Background: an optimization exercise with open tools, aiming at small area. Do not read the settings as production practice. RTL that was checked went through simulation tests only; none was proved equivalent to the original. Power is estimated from default activity; no workload was simulated.

==> inputs of v25 <==
## tx868_htv
module tx868_htv (
    input  wire         clk,
    input  wire         rst,
    input  wire [63:0]  now,
    input  wire         cmd_valid,
    output wire         cmd_ready,
    input  wire [103:0] cmd,
    output reg          line,
    output reg          busy,
    output wire         err_range
);
==> flow/config.mk <==
export PLATFORM = sky130hd
export DESIGN_NAME = tx868_htv
export DESIGN_NICKNAME = tx868_htv
export VERILOG_FILES = /design/flow/design.v
export SDC_FILE = /design/flow/constraint.sdc
export NUM_CORES = 8
export LEC_CHECK = 0
export CAP_MARGIN = 20
export CORE_MARGIN = 2
export CORE_UTILIZATION = 40
export SLEW_MARGIN = 20
==> flow/constraint.sdc <==
create_clock -name core_clock -period 70.0 [get_ports {clk}]
set_input_delay 14.0000 -clock core_clock [delete_from_list [all_inputs] [get_ports {clk}]]
set_output_delay 14.0000 -clock core_clock [all_outputs]
set_load 0.01 [all_outputs]
standard.sh (not shown) runs the stock make flow with config.mk's settings and CLKGATE_MAP_FILE= SYNTH_SCRIPT=/design/flow/synth_recipe.tcl, a recipe that flattens the netlist after the stock synthesis.
==> flow/flow/run.sh <==
#!/bin/bash
set -e
export BUFFER_PORTS_ARGS="-buffer_cell sky130_fd_sc_hd__buf_1"
export CTS_ARGS="-sink_clustering_enable -repair_clock_nets -dont_use_dummy_load -buf_list {sky130_fd_sc_hd__clkbuf_4 sky130_fd_sc_hd__clkbuf_8} -sink_clustering_size 25"
bash standard.sh > standard.log 2>&1
==> v17: changes against v25 <==
--- a/flow/design.v
+++ b/flow/design.v
@@ -20,102 +20,107 @@
     wire [4:0] pi = ph[4:0];
     function integer fbit(input integer i);
         fbit = (i == 0) ? 23 : (i == 1) ? 24 : (i <= 24) ? i - 2 : i;
     endfunction
     localparam [3:0] UNP = 4'd0, PRE = 4'd1, SHR = 4'd2, SHL = 4'd3,
-                     RND = 4'd4, ADD = 4'd5, RST = 4'd6, NEG = 4'd7,
-                     MUL1 = 4'd8, MUL2 = 4'd9, ZER = 4'd10, DONE = 4'd11,
-                     IDLE = 4'd12;
+                     RND = 4'd4, ADD = 4'd5, NEG = 4'd6, MUL = 4'd7,
+                     ZER = 4'd8, DONE = 4'd9;
     reg [3:0] st;
     reg [1:0] stg;       
     reg [1:0] w;
-    reg [8:0] E;         
+    reg [8:0] E;
     reg       S, ST, C, G, B25, Bhi;
     wire win  = (ph[6:5] == w);
-    wire k50  = (E == 9'd153) || (E == 9'd156) || (E == 9'd157);
-    wire kh   = (E == 9'd151);
-    wire kbit = (stg == 2'd1) ? k50 : kh;
-    wire frac = (stg == 2'd1) ? (E > 9'd153) : (E > 9'd151);
+    wire t0   = (w == 2'd0);
+    wire kbit = (stg == 2'd1) ? t0 && ((E == 9'd153) || (E == 9'd156) || (E == 9'd157))
+                              : (E == 9'd183);
+    wire frac = (stg == 2'd1) ? t0 && (E > 9'd153) : (E > 9'd183);
     wire q2m  = q2 && (pi >= 5'd2);
+    wire p0   = (pi == 5'd0);
     reg  out, cin;
     always @* begin
         out = q0;
         cin = C;
         if (win) begin
             case (st)
                 UNP:  out = (pi == 5'd25) ? 1'b1 :
                             ((pi < 5'd2) || (pi > 5'd25)) ? 1'b0 : q0;
                 PRE, SHR: out = (pi == 5'd31) ? 1'b0 : r[95];
-                SHL:  out = (pi == 5'd0) ? 1'b0 : q1;
+                SHL:  out = p0 ? 1'b0 : q1;
                 RND:  begin
                     if (pi < 5'd2)       out = 1'b0;
                     else if (pi == 5'd2) out = q0 ^ (G & (C | q0));
                     else                 out = q0 ^ C;
                 end
                 ADD:  begin
-                    cin = (pi == 5'd0) ? (S & frac) : C;
+                    cin = p0 ? (S & frac) : C;
                     out = q0 ^ kbit ^ cin;
                 end
                 NEG:  begin
-                    cin = (pi == 5'd0) ? !(ST && (stg != 2'd0)) : C;
+                    cin = p0 ? !(ST && (stg != 2'd0)) : C;
                     out = !q0 ^ cin;
                 end
-                MUL1, MUL2: begin
-                    cin = (pi == 5'd0) ? 1'b0 : C;
+                MUL:  begin
+                    cin = p0 ? 1'b0 : C;
                     out = q0 ^ q2m ^ cin;
                 end
                 ZER:  out = 1'b0;
                 default: ;
             endcase
         end
     end
-    reg [3:0] nr_st;     
-    reg [3:0] nx_st;
-    reg [1:0] nx_stg;
+    wire e_up = win && (((st == PRE || st == SHR || st == MUL) && p0) || (st == ADD));
+    wire e_dn = win && (st == SHL) && p0;
+    wire [9:0] et;
+    wire [8:0] Ecnt;
+    assign et[0] = e_up | e_dn;
+    genvar ei;
+    generate
+        for (ei = 0; ei < 9; ei = ei + 1) begin : g_e
+            assign Ecnt[ei]  = E[ei] ^ et[ei];
+            assign et[ei+1]  = et[ei] & (E[ei] ^ e_dn);
+        end
+    endgenerate
+    wire       trunc_lt = (E < 9'd216);
+    wire       trunc_eq = (E == 9'd216);
+    wire [3:0] tr_st    = trunc_lt ? SHR : !trunc_eq ? SHL : S ? NEG : DONE;
+    reg  [3:0] nr_st;
+    reg  [3:0] nx_st;
+    reg  [1:0] nx_stg;
     always @* begin
         nx_stg = stg;
         if (Bhi)
             nr_st = SHR;
         else if (!B25)
             nr_st = (E[8:6] == 3'd0) ? ZER : SHL;
         else if (st != RND)
             nr_st = RND;
         else if (stg == 2'd1)
-            nr_st = MUL1;
+            nr_st = MUL;
         else if (stg == 2'd2)
             nr_st = ADD;
         else
-            nr_st = (E < 9'd152) ? SHR : (E > 9'd152) ? SHL : S ? NEG : DONE;
-        if (st == RND && !Bhi && B25 && stg != 2'd1)
-            nx_stg = (stg == 2'd2) ? 2'd3 : 2'd0;
+            nr_st = tr_st;
+        if (st == RND && !Bhi && B25 && stg[1])
+            nx_stg = stg + 2'd1;
         case (st)
             UNP: begin
-                if (w == 2'd0) begin
-                    nx_st  = (E < 9'd132) ? PRE : ADD;
-                    nx_stg = 2'd1;
-                end else
-                    nx_st = MUL1;
+                nx_st  = (t0 && (E < 9'd132)) ? PRE : ADD;
+                nx_stg = 2'd1;
             end
             PRE:  nx_st = (E < 9'd132) ? PRE : ADD;
-            ADD:  nx_st = RST;
-            RST:  nx_st = (S && C) ? ((stg == 2'd1) ? NEG : ZER) : nr_st;
+            ADD:  nx_st = (S && C) ? ((stg == 2'd1) ? NEG : ZER) : nr_st;
             NEG:  nx_st = (stg == 2'd0) ? DONE : nr_st;
-            SHR, SHL:
-                if (stg == 2'd0)
-                    nx_st = (E < 9'd152) ? SHR : (E > 9'd152) ? SHL :
-                            S ? NEG : DONE;
-                else
-                    nx_st = nr_st;
-            RND:  nx_st = nr_st;
-            MUL1: nx_st = MUL2;
-            MUL2: begin
-                nx_st  = nr_st;
-                nx_stg = 2'd2;
+            SHR, SHL: nx_st = (stg == 2'd0) ? tr_st : nr_st;
+            MUL:  begin
+                nx_st = (stg == 2'd1) ? MUL : nr_st;
+                if (stg == 2'd1)
+                    nx_stg = 2'd2;
             end
             ZER:  nx_st = DONE;
-            DONE: nx_st = (w == 2'd2) ? IDLE : UNP;
-            default: nx_st = IDLE;
+            DONE: nx_st = (w == 2'd2) ? DONE : UNP;
+            default: nx_st = nr_st;    
         endcase
     end
     always @(posedge clk) begin
         q0 <= r[95];
         q1 <= q0;
@@ -134,18 +139,14 @@
                         E <= {1'b0, q0, E[7:1]};
                     if (pi == 5'd31)
                         S <= q0;
                     ST <= 1'b0;
                 end
-                PRE, SHR: if (pi == 5'd0) begin
+                PRE, SHR: if (p0)
                     ST <= ST | q0;
-                    E  <= E + 9'd1;
-                end
-                SHL: if (pi == 5'd0)
-                    E <= E - 9'd1;
                 RND: begin
-                    if (pi == 5'd0) begin
+                    if (p0) begin
                         C  <= q0 | ST;
                         ST <= 1'b0;
                     end else if (pi == 5'd1)
                         G <= q0;
                     else if (pi == 5'd2)
@@ -153,26 +154,23 @@
                     else
                         C <= q0 & C;
                 end
                 ADD: begin
                     C <= ((q0 ^ S) & kbit) | ((q0 ^ S) & cin) | (kbit & cin);
-                    E <= E + 9'd1;
-                    if (pi == 5'd0)
+                    if (p0)
                         ST <= ST | frac;
                 end
-                RST: E <= E - 9'd1;
                 NEG: begin
                     C <= !q0 & cin;
                     S <= 1'b0;
                 end
-                MUL1, MUL2: begin
+                MUL:
                     C <= (q0 & q2m) | (q0 & cin) | (q2m & cin);
-                    if (pi == 5'd0)
-                        E <= E + 9'd1;
-                end
                 default: ;
             endcase
+            if (st != UNP)
+                E <= Ecnt;
         end
         if (ph == 7'd96) begin
             st  <= nx_st;
             stg <= nx_stg;
             if (st == DONE && w != 2'd2)
==> flow/flow/run.sh (replaced) <==
#!/bin/bash
set -e
export BUFFER_PORTS_ARGS="-buffer_cell sky130_fd_sc_hd__buf_1"
export CTS_ARGS="-sink_clustering_enable -repair_clock_nets -dont_use_dummy_load -buf_list {sky130_fd_sc_hd__clkbuf_16} -sink_clustering_size 30 -sink_clustering_max_diameter 100"
bash standard.sh > standard.log 2>&1
==> flow/config.mk (replaced) <==
export PLATFORM = sky130hd
export DESIGN_NAME = tx868_htv
export DESIGN_NICKNAME = tx868_htv
export VERILOG_FILES = /design/flow/design.v
export SDC_FILE = /design/flow/constraint.sdc
export NUM_CORES = 8
export LEC_CHECK = 0
export ABC_AREA = 1
export CAP_MARGIN = 20
export CORE_MARGIN = 2
export CORE_UTILIZATION = 65
export PLACE_DENSITY = 0.8
export SLEW_MARGIN = 20
==> v1: changes against v25 <==
==> flow/flow/run.sh (replaced) <==
#!/bin/bash
set -e
export BUFFER_PORTS_ARGS="-buffer_cell sky130_fd_sc_hd__buf_1"
export CTS_ARGS="-sink_clustering_enable -repair_clock_nets -dont_use_dummy_load -buf_list {sky130_fd_sc_hd__clkbuf_2 sky130_fd_sc_hd__clkbuf_4} -sink_clustering_size 15"
bash standard.sh > standard.log 2>&1
==> v38: changes against v25 <==
--- a/flow/design.v
+++ b/flow/design.v
@@ -74,28 +74,30 @@
     always @* begin
         nx_stg = stg;
         if (Bhi)
             nr_st = SHR;
         else if (!B25)
-            nr_st = (E[8:6] == 3'd0) ? ZER : SHL;
+            nr_st = (E < 9'd118) ? ZER : SHL;
         else if (st != RND)
             nr_st = RND;
         else if (stg == 2'd1)
             nr_st = MUL1;
         else if (stg == 2'd2)
-            nr_st = ADD;
+            nr_st = ((E >= 9'd255) || (E < 9'd125)) ? ZER : ADD;
         else
             nr_st = (E < 9'd152) ? SHR : (E > 9'd152) ? SHL : S ? NEG : DONE;
         if (st == RND && !Bhi && B25 && stg != 2'd1)
             nx_stg = (stg == 2'd2) ? 2'd3 : 2'd0;
         case (st)
             UNP: begin
-                if (w == 2'd0) begin
+                if (E[7:0] == 8'hFF)
+                    nx_st = ZER;
+                else if (w == 2'd0) begin
                     nx_st  = (E < 9'd132) ? PRE : ADD;
                     nx_stg = 2'd1;
                 end else
-                    nx_st = MUL1;
+                    nx_st = (E < 9'd118) ? ZER : MUL1;
             end
             PRE:  nx_st = (E < 9'd132) ? PRE : ADD;
             ADD:  nx_st = RST;
             RST:  nx_st = (S && C) ? ((stg == 2'd1) ? NEG : ZER) : nr_st;
             NEG:  nx_st = (stg == 2'd0) ? DONE : nr_st;
@@ -216,42 +218,21 @@
         else if (bq == 4'd6)  bitval = f0bit;
         else if (bq == 4'd7)  bitval = f1[j[2:0]];
         else if (bq == 4'd14) bitval = cnt[0];
         else                  bitval = cb;
     end
-    wire [64:0] gc;
-    assign gc[0] = 1'b1;
-    genvar gi;
-    generate
-        for (gi = 0; gi < 64; gi = gi + 1) begin : g_cmp
-            assign gc[gi+1] = (now[gi] & ~D[gi]) | (now[gi] & gc[gi]) | (~D[gi] & gc[gi]);
-        end
-    endgenerate
-    wire ge = !NZ || gc[64];
+    wire ge = !NZ || (now >= D);
     reg [12:0] K;
     always @* begin
         if (!busy)
             K = 13'd600;
         else if (!line)
             K = eof ? 13'd4600 : bitval ? 13'd600 : 13'd1400;
         else
             K = (eof || bitval) ? 13'd1400 : 13'd600;
     end
-    wire [64:0] ac;
-    wire [63:0] Dn;
-    assign ac[0] = 1'b0;
-    generate
-        for (gi = 0; gi < 64; gi = gi + 1) begin : g_add
-            if (gi < 13) begin : g_lo
-                assign Dn[gi]   = now[gi] ^ K[gi] ^ ac[gi];
-                assign ac[gi+1] = (now[gi] & K[gi]) | (now[gi] & ac[gi]) | (K[gi] & ac[gi]);
-            end else begin : g_hi
-                assign Dn[gi]   = now[gi] ^ ac[gi];
-                assign ac[gi+1] = now[gi] & ac[gi];
-            end
-        end
-    endgenerate
+    wire [63:0] Dn = now + {51'd0, K};
     wire [3:0] nbq = (bq[3:1] == 3'd1 || bq == 4'd4 || j[3]) ? bq + 4'd1 : bq;
     wire [3:0] nj  = (bq[3:1] == 3'd1 || bq == 4'd4 || j[3]) ? 4'd0 : j + 4'd1;
     always @(posedge clk) begin
         if (ring_match)
             cb <= q0;
==> flow/run.sh (new file) <==
#!/bin/bash
# synth_recipe.tcl (not shown) runs the flow's synth.tcl, then flattens the netlist and writes it again
# the make line also repeats each setting of config.mk as NAME=value (left out here)
make -C /OpenROAD-flow-scripts/flow DESIGN_CONFIG=/design/flow/config.mk WORK_HOME=/design/flow/orfs CLKGATE_MAP_FILE= SYNTH_SCRIPT=/design/flow/synth_recipe.tcl finish
removed: flow/flow/run.sh
removed: flow/standard.sh
==> flow_metrics.py <==
metrics = {
    "cells_and_area": {
        "fin_nets": 1781,
    },
    "critical_path": {
        "critPathLaunch": "now[4]",
        "cp-endpoint": "D[63]",
    },
    "run_status": {
        "status": "no timing/DRC/antenna violations",
    },
    "logic_synthesis": {
        "ys_seq_area_frac": 0.484,
    },
    "power": {
        "p_int_w": 0.000189,
    },
    "route": {
        "routedWlPerCell_um": 12.8,
    },
}
# the run above: v17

> Exercise
Please report every line among the entries that includes "removed".

> Finished exercise
removed: flow/flow/run.sh
removed: flow/standard.sh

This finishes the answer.